--- INPUT ---

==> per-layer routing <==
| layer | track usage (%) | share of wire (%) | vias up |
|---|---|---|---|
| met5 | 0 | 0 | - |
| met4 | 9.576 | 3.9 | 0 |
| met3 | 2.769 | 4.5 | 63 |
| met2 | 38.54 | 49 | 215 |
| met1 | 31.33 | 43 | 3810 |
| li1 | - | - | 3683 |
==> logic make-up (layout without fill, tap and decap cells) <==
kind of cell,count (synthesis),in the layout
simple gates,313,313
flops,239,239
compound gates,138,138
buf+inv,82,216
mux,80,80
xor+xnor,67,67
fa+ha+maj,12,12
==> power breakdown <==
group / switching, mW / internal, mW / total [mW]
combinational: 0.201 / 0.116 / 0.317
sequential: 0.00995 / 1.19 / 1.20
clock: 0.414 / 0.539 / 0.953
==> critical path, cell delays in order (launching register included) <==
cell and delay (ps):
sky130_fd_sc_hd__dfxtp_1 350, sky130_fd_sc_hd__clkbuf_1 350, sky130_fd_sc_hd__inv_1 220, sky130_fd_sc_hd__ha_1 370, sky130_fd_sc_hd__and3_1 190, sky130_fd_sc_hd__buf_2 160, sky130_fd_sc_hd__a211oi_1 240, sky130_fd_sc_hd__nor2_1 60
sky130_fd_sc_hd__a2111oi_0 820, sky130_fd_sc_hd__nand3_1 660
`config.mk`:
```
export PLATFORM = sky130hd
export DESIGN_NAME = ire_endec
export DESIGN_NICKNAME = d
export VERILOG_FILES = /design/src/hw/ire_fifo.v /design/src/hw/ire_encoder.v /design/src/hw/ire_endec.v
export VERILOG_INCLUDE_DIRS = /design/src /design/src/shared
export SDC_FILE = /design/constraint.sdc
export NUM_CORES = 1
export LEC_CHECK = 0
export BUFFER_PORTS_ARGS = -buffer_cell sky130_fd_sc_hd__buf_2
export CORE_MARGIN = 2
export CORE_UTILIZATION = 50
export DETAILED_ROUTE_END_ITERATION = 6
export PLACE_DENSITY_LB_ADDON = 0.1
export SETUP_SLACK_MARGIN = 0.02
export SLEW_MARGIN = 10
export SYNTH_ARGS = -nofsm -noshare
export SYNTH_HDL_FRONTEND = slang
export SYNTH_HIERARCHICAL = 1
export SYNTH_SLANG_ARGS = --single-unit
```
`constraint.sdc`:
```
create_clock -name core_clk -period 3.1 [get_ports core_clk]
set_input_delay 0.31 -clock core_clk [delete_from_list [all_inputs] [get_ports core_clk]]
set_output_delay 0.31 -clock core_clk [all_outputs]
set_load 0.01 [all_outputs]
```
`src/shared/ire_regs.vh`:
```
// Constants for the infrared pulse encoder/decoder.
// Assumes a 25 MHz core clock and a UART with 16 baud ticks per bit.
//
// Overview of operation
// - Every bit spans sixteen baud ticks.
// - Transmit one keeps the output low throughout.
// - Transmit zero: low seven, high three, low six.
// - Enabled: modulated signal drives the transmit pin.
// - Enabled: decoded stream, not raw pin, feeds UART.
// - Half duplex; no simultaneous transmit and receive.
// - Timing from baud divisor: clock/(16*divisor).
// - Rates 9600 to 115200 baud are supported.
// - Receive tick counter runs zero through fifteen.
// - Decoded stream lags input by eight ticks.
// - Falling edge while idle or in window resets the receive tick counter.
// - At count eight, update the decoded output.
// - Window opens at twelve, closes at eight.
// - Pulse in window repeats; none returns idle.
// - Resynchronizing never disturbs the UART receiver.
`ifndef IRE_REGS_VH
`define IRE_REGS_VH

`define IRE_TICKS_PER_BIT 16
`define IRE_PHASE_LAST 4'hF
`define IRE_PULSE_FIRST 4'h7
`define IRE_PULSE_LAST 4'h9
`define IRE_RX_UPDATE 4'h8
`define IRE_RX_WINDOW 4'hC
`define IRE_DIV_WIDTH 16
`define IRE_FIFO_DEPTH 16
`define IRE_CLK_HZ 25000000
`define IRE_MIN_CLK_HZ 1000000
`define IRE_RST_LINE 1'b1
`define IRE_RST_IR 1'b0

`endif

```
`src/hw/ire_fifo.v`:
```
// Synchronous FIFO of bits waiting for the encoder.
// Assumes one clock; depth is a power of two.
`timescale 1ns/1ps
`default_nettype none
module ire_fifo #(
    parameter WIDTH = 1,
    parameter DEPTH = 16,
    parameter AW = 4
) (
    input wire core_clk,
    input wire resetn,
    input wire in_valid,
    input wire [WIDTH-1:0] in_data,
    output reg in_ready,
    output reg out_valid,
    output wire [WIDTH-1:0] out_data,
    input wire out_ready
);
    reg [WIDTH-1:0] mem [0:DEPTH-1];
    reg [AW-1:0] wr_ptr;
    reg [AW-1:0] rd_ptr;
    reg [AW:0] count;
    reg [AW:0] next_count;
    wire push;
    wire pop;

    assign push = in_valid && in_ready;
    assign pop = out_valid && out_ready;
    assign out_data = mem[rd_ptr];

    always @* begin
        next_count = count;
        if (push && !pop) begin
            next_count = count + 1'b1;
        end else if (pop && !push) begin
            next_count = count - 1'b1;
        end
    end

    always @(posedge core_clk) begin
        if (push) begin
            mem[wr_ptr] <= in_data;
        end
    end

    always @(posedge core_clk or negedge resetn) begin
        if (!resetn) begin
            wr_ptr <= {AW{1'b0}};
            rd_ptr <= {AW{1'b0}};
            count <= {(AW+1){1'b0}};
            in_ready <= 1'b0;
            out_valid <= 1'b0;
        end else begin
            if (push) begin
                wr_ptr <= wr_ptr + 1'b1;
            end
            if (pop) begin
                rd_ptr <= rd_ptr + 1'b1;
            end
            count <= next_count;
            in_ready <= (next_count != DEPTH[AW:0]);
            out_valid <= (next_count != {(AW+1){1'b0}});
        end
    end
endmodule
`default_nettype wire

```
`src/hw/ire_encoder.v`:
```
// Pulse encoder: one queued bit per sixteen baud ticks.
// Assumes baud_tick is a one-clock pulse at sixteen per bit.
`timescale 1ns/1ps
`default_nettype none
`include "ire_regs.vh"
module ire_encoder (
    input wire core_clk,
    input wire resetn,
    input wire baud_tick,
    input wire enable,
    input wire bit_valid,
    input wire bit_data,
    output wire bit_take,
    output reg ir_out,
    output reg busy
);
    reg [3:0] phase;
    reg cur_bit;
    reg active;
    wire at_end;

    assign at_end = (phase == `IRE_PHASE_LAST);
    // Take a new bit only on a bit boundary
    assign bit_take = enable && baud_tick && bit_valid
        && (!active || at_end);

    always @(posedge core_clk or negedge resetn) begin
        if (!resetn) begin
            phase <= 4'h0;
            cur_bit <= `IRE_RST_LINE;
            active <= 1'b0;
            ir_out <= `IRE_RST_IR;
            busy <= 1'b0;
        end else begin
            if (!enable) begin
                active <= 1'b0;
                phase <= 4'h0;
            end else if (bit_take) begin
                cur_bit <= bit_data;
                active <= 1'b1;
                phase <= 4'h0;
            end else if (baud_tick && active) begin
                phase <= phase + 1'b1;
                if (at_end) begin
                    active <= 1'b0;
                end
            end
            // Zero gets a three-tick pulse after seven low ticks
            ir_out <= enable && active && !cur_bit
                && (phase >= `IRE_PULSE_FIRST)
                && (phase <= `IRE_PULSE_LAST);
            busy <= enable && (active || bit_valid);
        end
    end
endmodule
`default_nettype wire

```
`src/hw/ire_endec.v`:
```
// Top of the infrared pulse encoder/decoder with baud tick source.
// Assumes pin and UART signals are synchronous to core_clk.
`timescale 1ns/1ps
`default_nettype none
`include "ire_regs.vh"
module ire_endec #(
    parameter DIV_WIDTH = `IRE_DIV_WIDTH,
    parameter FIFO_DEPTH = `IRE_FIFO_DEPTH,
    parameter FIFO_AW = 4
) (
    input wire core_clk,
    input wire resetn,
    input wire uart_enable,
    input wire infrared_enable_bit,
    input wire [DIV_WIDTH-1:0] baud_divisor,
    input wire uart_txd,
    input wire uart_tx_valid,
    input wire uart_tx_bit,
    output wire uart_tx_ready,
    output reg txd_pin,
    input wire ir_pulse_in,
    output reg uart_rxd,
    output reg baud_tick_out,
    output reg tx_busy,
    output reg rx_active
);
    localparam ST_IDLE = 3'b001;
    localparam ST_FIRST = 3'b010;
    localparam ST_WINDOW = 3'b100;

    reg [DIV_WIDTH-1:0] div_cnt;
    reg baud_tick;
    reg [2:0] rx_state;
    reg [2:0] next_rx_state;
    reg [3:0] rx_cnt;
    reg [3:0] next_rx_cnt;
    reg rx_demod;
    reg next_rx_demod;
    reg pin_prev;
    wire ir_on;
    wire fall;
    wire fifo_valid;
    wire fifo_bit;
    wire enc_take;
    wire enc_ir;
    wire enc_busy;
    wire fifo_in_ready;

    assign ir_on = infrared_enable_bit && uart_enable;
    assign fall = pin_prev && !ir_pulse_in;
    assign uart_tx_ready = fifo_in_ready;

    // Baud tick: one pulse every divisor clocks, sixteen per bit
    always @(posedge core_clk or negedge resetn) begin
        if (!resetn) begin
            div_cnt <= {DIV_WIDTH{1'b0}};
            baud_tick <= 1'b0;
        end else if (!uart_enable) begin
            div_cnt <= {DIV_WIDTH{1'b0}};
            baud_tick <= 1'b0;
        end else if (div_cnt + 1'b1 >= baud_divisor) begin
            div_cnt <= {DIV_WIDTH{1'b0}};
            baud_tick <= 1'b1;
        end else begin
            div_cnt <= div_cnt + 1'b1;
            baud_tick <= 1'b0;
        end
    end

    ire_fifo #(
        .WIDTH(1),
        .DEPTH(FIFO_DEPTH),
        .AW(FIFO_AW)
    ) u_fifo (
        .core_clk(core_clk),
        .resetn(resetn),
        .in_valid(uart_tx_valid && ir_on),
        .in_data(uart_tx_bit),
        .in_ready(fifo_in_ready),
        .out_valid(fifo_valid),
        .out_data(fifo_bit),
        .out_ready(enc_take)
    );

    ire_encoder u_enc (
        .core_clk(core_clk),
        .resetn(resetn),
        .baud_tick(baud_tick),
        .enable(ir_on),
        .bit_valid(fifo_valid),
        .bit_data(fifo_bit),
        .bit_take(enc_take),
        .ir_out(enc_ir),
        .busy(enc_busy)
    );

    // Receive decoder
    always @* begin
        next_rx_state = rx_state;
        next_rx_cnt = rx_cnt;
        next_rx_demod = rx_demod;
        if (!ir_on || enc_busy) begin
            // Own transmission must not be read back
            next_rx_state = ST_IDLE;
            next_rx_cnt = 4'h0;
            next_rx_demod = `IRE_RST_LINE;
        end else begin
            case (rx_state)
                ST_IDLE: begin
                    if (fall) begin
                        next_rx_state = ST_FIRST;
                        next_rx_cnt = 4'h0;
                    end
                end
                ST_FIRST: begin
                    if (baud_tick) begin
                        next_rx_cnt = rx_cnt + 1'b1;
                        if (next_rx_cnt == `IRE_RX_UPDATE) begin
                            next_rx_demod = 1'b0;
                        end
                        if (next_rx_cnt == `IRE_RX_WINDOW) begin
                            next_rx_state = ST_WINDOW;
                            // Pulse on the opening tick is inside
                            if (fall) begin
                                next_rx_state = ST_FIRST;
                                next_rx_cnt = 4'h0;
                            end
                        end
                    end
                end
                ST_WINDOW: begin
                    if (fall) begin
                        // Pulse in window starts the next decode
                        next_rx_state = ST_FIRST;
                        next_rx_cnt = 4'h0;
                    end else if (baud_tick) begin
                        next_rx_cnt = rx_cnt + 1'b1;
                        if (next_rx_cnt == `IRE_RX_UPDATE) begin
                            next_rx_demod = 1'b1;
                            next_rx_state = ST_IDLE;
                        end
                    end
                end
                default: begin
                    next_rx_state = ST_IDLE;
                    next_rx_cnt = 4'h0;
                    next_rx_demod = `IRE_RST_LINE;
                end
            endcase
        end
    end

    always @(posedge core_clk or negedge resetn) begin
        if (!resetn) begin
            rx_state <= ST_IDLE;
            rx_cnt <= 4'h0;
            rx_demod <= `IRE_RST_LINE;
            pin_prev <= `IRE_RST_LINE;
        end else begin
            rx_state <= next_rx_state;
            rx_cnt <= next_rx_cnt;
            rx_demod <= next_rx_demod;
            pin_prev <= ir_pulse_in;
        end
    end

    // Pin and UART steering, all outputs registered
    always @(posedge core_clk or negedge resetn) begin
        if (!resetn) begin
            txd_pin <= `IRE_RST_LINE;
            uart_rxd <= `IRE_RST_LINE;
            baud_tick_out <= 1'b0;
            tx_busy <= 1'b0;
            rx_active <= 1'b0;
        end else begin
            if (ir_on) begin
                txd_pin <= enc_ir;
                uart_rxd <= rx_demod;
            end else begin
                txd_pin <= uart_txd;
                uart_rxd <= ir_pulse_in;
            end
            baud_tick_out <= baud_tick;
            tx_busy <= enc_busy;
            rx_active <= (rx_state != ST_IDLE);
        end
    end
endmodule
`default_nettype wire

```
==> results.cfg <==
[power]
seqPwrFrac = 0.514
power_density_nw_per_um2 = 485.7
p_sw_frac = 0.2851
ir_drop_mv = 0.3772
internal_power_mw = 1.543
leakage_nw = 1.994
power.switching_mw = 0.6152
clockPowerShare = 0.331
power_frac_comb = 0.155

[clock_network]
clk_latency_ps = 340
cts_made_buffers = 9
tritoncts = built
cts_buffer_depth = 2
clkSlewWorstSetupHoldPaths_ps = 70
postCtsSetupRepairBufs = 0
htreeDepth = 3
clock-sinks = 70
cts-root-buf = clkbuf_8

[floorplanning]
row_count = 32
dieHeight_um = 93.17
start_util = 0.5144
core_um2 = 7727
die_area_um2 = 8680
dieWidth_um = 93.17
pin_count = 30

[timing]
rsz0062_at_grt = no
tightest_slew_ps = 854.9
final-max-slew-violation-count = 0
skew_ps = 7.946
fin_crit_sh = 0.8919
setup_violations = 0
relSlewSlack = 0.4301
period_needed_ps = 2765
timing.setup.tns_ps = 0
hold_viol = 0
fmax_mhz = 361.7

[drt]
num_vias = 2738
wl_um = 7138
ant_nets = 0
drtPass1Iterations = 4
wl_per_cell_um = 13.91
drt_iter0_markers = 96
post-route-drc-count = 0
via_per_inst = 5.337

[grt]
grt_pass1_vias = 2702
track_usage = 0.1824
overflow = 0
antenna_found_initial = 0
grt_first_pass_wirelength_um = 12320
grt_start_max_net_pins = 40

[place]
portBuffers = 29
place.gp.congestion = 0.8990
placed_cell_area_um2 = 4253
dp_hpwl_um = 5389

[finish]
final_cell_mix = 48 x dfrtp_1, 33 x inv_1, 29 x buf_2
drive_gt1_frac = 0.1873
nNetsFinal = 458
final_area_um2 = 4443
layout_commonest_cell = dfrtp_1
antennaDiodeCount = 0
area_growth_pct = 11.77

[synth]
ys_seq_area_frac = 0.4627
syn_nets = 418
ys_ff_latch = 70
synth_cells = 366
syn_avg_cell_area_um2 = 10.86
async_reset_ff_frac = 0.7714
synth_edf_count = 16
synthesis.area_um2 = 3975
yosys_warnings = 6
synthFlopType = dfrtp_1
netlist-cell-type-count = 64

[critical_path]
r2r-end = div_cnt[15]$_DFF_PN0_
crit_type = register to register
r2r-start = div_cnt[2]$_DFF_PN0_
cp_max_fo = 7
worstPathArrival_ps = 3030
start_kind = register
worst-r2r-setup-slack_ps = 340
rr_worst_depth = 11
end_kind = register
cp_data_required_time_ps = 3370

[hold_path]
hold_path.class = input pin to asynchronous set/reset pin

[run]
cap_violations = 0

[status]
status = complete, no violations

--- TASK INSTRUCTIONS ---
Please output the lines of the listing above that fall in the stretch from the one with "drt_iter0_markers = 96" through the one with "nNetsFinal = 458", exactly and only those.

--- TASK OUTPUT ---
drt_iter0_markers = 96
post-route-drc-count = 0
via_per_inst = 5.337

[grt]
grt_pass1_vias = 2702
track_usage = 0.1824
overflow = 0
antenna_found_initial = 0
grt_first_pass_wirelength_um = 12320
grt_start_max_net_pins = 40

[place]
portBuffers = 29
place.gp.congestion = 0.8990
placed_cell_area_um2 = 4253
dp_hpwl_um = 5389

[finish]
final_cell_mix = 48 x dfrtp_1, 33 x inv_1, 29 x buf_2
drive_gt1_frac = 0.1873
nNetsFinal = 458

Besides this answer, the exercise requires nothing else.